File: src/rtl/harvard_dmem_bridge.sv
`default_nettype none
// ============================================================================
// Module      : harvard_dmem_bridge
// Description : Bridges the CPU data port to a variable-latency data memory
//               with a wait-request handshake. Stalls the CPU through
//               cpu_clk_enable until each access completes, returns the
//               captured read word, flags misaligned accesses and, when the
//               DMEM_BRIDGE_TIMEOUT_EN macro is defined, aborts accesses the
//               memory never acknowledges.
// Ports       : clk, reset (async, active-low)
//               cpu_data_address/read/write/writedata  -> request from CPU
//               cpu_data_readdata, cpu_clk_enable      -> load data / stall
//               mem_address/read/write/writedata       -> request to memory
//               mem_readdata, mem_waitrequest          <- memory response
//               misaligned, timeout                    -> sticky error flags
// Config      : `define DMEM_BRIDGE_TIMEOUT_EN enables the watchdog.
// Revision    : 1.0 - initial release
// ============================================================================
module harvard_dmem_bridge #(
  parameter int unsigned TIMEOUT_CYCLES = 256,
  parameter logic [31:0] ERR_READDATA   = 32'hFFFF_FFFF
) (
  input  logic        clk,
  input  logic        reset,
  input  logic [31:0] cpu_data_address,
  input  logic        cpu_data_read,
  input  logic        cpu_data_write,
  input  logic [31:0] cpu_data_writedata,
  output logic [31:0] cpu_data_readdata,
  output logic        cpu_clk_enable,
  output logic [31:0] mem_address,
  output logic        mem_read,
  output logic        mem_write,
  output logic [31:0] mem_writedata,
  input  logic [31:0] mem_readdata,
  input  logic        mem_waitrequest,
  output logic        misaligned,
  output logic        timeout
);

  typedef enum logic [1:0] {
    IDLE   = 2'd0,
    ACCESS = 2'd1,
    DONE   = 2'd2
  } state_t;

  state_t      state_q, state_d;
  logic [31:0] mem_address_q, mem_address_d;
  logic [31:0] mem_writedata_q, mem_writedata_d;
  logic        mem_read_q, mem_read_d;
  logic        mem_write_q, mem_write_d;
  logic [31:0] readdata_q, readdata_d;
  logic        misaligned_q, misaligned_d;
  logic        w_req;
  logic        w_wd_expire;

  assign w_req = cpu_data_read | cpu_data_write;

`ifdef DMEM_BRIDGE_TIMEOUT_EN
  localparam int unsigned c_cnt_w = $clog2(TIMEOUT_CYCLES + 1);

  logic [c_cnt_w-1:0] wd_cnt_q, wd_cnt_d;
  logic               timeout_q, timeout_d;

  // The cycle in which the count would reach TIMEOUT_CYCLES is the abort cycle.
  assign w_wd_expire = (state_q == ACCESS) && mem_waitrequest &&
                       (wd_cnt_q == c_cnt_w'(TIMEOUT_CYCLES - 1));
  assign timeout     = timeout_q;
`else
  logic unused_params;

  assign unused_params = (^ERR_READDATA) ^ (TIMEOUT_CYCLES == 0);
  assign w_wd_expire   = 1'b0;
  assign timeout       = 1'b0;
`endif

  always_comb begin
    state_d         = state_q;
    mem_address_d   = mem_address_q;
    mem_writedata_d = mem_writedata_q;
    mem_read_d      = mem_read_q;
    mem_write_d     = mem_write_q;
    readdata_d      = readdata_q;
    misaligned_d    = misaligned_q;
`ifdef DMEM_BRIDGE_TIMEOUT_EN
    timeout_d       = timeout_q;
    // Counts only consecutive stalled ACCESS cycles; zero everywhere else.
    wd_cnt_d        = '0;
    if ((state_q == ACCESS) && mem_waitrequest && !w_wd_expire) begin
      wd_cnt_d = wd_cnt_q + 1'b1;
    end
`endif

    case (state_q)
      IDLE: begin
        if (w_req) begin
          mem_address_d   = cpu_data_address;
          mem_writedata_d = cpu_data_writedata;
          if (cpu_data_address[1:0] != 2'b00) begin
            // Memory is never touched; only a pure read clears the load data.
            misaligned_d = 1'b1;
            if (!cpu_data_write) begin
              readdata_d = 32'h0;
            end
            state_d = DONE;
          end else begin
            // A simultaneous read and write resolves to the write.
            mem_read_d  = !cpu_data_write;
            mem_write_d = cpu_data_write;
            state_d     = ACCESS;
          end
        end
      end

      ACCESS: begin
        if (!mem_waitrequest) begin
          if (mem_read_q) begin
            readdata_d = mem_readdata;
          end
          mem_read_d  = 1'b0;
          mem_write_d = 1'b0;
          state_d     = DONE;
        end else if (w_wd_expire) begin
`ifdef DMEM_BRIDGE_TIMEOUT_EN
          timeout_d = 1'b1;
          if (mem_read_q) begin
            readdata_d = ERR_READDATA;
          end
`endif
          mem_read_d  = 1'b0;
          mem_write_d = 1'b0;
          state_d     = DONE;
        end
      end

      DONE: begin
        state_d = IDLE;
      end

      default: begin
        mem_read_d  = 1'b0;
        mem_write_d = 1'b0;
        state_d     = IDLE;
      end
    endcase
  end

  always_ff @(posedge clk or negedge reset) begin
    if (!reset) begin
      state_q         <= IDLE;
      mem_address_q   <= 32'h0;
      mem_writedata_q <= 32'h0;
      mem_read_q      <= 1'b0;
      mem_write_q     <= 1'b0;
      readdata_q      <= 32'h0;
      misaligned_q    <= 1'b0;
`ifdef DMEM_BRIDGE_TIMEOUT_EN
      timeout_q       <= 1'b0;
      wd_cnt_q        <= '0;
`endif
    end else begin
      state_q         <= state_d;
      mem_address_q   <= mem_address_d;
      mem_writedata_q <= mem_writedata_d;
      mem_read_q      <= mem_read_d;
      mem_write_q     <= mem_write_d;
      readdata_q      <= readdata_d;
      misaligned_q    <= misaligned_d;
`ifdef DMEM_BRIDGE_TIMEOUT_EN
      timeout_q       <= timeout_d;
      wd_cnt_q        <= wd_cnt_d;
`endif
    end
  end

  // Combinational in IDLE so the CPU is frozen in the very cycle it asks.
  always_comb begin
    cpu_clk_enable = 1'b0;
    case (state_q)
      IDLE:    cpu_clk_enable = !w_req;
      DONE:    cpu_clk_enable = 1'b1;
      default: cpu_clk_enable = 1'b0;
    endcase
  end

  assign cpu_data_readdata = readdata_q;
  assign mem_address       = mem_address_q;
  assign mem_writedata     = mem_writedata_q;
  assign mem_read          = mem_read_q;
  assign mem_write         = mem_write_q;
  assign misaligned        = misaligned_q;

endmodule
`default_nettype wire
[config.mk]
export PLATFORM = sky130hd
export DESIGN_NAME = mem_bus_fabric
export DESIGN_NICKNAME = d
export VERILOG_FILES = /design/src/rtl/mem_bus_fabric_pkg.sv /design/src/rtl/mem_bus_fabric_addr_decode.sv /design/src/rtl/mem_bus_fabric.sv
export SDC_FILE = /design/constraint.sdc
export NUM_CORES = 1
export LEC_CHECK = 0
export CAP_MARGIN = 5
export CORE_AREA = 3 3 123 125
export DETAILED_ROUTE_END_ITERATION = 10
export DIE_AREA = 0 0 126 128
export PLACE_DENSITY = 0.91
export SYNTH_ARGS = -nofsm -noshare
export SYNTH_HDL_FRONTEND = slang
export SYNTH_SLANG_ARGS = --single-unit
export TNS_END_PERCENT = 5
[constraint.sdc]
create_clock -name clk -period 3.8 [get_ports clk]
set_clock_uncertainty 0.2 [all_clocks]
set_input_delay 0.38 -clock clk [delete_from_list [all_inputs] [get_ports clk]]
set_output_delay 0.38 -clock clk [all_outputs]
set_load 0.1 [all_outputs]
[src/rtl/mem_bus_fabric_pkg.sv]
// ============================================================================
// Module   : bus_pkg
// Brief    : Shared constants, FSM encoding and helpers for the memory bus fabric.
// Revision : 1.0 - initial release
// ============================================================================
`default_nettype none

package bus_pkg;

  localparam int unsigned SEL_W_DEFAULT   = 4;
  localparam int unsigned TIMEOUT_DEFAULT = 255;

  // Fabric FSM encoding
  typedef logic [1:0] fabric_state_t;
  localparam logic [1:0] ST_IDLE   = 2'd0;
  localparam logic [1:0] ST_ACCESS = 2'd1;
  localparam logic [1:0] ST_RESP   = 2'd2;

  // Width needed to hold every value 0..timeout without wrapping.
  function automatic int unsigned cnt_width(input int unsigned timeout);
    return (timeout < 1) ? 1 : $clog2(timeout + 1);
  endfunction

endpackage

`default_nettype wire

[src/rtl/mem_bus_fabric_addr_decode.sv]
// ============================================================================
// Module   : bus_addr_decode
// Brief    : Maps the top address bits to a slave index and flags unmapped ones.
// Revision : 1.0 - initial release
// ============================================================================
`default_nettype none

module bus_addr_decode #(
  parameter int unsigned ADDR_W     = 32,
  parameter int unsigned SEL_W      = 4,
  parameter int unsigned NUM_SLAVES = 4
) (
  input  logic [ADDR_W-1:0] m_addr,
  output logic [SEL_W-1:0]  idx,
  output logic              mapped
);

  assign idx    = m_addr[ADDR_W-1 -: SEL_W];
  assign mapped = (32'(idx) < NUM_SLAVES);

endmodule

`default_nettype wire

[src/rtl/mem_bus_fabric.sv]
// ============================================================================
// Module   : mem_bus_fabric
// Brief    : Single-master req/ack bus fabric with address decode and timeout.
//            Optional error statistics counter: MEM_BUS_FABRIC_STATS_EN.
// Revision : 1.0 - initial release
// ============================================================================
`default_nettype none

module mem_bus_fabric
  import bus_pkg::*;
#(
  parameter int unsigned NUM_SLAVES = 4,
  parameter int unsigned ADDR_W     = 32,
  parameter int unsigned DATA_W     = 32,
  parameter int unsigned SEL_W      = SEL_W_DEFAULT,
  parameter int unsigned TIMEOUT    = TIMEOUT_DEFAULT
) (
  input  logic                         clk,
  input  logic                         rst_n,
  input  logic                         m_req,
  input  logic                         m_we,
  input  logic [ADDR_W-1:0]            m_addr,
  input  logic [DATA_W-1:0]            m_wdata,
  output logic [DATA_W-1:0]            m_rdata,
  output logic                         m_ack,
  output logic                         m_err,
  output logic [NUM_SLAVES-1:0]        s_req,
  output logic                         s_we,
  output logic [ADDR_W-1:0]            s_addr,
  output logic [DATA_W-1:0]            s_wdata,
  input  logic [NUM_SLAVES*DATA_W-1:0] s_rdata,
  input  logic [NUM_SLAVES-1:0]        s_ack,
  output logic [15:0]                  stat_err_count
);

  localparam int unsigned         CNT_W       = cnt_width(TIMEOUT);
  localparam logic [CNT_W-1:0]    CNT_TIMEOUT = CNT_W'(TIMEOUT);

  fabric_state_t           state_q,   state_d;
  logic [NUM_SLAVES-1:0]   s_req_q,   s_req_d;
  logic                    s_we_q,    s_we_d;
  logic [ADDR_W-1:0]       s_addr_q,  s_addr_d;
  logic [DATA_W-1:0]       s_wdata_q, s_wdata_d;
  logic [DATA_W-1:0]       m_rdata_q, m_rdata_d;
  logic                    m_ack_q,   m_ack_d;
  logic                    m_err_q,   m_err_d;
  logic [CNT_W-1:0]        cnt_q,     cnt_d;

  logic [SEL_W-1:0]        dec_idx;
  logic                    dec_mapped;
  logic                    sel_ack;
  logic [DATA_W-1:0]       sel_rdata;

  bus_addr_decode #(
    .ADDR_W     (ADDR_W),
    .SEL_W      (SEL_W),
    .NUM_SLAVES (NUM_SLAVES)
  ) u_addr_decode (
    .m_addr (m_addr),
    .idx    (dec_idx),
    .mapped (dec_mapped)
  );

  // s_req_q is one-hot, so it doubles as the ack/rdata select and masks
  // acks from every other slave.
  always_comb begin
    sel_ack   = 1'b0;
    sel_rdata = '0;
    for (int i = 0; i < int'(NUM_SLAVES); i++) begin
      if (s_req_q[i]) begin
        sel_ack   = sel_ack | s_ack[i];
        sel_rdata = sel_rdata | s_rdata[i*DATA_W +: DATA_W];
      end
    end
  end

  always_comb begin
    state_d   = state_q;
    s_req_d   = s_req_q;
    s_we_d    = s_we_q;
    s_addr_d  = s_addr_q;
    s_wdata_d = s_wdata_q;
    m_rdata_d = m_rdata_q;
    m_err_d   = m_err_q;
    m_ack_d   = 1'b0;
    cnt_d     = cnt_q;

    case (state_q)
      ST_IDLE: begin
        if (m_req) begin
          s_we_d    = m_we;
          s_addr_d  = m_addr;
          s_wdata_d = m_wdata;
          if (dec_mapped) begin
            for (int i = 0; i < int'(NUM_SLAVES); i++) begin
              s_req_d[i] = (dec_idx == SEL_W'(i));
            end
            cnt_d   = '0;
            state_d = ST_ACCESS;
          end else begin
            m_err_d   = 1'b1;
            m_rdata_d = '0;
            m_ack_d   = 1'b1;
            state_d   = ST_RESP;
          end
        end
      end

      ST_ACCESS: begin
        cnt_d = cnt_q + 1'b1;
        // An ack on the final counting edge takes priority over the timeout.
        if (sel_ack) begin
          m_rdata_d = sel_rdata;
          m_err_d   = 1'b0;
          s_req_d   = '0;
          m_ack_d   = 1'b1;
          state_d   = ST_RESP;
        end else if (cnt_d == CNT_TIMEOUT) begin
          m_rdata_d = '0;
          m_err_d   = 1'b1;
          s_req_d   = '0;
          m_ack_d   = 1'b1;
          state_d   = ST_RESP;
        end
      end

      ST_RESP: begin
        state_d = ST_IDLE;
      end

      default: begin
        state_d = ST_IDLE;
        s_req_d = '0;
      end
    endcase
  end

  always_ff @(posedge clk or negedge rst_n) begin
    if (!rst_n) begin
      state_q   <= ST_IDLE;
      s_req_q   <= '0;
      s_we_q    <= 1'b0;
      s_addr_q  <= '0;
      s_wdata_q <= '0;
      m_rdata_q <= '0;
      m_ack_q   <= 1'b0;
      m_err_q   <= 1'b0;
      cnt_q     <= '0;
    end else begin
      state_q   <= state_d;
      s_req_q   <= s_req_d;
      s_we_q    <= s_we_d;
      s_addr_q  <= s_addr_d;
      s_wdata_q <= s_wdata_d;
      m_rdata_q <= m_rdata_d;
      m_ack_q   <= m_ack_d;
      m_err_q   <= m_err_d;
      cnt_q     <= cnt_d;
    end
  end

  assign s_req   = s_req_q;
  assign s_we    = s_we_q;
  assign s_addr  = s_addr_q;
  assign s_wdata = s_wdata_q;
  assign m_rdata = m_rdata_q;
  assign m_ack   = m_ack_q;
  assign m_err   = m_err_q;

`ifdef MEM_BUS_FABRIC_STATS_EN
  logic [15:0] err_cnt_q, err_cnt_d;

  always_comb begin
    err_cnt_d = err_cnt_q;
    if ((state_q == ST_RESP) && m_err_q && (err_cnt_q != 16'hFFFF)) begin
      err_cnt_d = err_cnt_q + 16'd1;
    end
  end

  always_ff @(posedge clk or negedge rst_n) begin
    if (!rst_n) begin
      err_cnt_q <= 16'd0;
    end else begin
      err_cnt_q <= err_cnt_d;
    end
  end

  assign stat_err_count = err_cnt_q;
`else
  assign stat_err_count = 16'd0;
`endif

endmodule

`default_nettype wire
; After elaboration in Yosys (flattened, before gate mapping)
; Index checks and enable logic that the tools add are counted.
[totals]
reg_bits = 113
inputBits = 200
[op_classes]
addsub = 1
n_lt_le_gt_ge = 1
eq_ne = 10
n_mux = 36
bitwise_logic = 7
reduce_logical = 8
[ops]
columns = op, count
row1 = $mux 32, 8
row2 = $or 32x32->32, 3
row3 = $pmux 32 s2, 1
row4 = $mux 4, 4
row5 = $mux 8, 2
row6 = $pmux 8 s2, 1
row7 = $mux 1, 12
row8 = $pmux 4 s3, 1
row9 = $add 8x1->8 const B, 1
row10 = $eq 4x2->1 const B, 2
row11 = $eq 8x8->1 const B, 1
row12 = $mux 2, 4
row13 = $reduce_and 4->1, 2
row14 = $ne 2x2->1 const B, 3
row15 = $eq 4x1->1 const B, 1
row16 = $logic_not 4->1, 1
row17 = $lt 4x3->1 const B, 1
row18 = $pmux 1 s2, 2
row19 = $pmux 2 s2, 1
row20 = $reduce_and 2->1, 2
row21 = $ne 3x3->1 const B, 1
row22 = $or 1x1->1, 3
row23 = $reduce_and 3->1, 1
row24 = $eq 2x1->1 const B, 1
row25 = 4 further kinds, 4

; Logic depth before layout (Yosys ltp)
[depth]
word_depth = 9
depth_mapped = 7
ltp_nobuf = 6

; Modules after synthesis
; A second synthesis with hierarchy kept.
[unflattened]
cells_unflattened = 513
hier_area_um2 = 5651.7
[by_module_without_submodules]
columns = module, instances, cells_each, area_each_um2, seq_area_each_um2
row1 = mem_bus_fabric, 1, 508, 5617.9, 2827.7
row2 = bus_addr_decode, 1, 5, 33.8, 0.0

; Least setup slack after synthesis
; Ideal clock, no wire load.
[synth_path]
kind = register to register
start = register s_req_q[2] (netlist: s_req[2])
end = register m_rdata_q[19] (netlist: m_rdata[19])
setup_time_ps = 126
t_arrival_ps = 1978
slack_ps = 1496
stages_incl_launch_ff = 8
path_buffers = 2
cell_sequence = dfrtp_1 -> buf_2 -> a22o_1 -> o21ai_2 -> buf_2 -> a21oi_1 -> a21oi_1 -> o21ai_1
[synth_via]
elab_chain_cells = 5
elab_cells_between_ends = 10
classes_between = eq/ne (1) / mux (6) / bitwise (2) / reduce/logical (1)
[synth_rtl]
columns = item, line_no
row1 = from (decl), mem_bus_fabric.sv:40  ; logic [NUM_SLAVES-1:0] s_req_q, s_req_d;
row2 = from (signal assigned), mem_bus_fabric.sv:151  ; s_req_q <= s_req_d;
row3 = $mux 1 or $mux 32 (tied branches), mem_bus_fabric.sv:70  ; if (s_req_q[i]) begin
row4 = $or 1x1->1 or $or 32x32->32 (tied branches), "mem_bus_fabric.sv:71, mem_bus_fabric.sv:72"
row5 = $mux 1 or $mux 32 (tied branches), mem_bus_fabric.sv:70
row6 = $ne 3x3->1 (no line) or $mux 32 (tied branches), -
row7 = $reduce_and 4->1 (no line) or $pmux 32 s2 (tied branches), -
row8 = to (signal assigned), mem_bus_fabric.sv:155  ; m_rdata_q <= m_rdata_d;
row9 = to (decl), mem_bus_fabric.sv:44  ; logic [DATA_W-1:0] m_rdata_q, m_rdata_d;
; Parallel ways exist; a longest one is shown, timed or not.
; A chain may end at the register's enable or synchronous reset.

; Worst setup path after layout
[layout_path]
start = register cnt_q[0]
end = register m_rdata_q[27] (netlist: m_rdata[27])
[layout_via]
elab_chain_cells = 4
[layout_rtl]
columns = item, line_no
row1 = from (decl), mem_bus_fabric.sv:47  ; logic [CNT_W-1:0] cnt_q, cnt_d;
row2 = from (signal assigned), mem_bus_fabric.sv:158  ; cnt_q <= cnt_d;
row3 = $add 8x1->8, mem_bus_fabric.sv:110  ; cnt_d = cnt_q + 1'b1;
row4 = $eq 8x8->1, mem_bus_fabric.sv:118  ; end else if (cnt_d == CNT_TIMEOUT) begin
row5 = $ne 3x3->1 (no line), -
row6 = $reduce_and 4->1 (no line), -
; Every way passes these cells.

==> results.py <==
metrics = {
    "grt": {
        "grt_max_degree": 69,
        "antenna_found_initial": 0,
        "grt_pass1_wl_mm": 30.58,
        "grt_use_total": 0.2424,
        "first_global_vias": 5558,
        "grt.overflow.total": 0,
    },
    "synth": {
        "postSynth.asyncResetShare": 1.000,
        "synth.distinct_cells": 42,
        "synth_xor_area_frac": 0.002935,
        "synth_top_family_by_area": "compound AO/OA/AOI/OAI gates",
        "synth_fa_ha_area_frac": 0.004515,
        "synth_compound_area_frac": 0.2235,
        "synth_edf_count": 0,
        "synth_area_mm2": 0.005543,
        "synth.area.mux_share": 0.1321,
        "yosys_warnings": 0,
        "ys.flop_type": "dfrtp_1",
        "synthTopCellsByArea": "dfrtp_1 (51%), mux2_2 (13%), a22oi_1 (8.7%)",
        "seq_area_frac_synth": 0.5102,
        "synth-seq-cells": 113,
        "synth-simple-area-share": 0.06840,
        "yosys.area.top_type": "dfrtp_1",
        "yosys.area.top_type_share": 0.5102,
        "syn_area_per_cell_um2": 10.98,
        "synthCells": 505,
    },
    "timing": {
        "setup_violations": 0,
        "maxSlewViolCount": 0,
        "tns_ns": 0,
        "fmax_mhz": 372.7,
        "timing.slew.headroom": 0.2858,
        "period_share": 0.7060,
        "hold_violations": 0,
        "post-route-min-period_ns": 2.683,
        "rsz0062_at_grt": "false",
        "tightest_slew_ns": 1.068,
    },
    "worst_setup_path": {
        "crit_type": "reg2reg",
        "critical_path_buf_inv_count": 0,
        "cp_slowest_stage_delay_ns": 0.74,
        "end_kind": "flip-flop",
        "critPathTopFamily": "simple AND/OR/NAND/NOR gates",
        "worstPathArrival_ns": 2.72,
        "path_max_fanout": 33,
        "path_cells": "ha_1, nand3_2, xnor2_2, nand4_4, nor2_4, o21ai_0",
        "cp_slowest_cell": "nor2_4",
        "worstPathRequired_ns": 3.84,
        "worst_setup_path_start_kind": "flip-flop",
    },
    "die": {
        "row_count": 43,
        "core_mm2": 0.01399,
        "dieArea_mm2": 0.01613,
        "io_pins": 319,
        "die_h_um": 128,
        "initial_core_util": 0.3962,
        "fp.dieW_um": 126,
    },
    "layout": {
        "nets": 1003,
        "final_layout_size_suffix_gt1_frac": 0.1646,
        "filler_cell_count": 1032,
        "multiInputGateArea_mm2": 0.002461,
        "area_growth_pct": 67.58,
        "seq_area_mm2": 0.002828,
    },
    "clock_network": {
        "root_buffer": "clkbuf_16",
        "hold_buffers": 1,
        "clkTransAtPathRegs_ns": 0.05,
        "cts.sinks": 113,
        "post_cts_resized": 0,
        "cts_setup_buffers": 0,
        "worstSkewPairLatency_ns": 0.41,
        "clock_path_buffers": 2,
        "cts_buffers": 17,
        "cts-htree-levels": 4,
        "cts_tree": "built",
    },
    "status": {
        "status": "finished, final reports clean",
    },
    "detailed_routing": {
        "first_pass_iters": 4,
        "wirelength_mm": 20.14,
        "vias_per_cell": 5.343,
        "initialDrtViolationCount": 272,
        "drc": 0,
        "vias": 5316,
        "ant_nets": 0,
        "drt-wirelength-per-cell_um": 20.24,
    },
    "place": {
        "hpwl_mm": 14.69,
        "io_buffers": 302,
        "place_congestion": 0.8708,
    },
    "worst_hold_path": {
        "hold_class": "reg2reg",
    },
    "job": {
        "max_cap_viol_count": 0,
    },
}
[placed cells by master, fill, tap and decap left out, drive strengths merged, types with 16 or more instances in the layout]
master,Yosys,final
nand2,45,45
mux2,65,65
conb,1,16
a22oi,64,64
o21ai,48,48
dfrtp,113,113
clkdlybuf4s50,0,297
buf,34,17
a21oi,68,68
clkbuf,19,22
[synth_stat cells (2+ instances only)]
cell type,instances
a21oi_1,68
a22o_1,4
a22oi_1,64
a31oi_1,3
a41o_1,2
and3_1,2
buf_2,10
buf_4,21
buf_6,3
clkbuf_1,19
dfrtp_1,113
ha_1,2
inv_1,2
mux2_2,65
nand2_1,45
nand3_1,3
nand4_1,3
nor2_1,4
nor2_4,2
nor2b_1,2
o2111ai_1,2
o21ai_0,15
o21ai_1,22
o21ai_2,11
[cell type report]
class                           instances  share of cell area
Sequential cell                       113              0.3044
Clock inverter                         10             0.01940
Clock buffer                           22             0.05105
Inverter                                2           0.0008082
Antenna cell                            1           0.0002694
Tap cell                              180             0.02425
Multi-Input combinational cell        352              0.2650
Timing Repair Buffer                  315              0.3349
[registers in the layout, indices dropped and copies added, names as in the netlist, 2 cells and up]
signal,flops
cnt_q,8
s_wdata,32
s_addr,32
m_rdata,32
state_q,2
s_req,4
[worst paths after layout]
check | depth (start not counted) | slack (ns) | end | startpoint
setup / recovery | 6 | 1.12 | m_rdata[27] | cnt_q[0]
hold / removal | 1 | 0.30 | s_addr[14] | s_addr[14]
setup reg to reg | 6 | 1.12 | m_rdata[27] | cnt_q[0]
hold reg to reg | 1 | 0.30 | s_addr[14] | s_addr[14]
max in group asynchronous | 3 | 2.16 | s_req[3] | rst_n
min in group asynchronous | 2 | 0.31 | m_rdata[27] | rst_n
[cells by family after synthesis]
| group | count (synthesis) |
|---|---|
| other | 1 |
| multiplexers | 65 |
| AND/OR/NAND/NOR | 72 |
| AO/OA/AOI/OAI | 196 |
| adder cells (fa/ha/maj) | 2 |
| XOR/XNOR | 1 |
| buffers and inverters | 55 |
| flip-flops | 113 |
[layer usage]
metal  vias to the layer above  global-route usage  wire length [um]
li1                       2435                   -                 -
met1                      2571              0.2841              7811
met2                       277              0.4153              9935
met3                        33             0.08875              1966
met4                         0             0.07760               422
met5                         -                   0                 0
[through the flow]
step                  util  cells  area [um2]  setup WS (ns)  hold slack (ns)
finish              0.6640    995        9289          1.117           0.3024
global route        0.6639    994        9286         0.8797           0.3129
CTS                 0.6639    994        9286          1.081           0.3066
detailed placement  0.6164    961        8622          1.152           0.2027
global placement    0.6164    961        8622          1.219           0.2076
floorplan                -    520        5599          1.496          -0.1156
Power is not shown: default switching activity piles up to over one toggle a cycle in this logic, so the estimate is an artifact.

----

The answer must be every line from the records above that contains "decl".

row1 = from (decl), mem_bus_fabric.sv:40  ; logic [NUM_SLAVES-1:0] s_req_q, s_req_d;
row9 = to (decl), mem_bus_fabric.sv:44  ; logic [DATA_W-1:0] m_rdata_q, m_rdata_d;
row1 = from (decl), mem_bus_fabric.sv:47  ; logic [CNT_W-1:0] cnt_q, cnt_d;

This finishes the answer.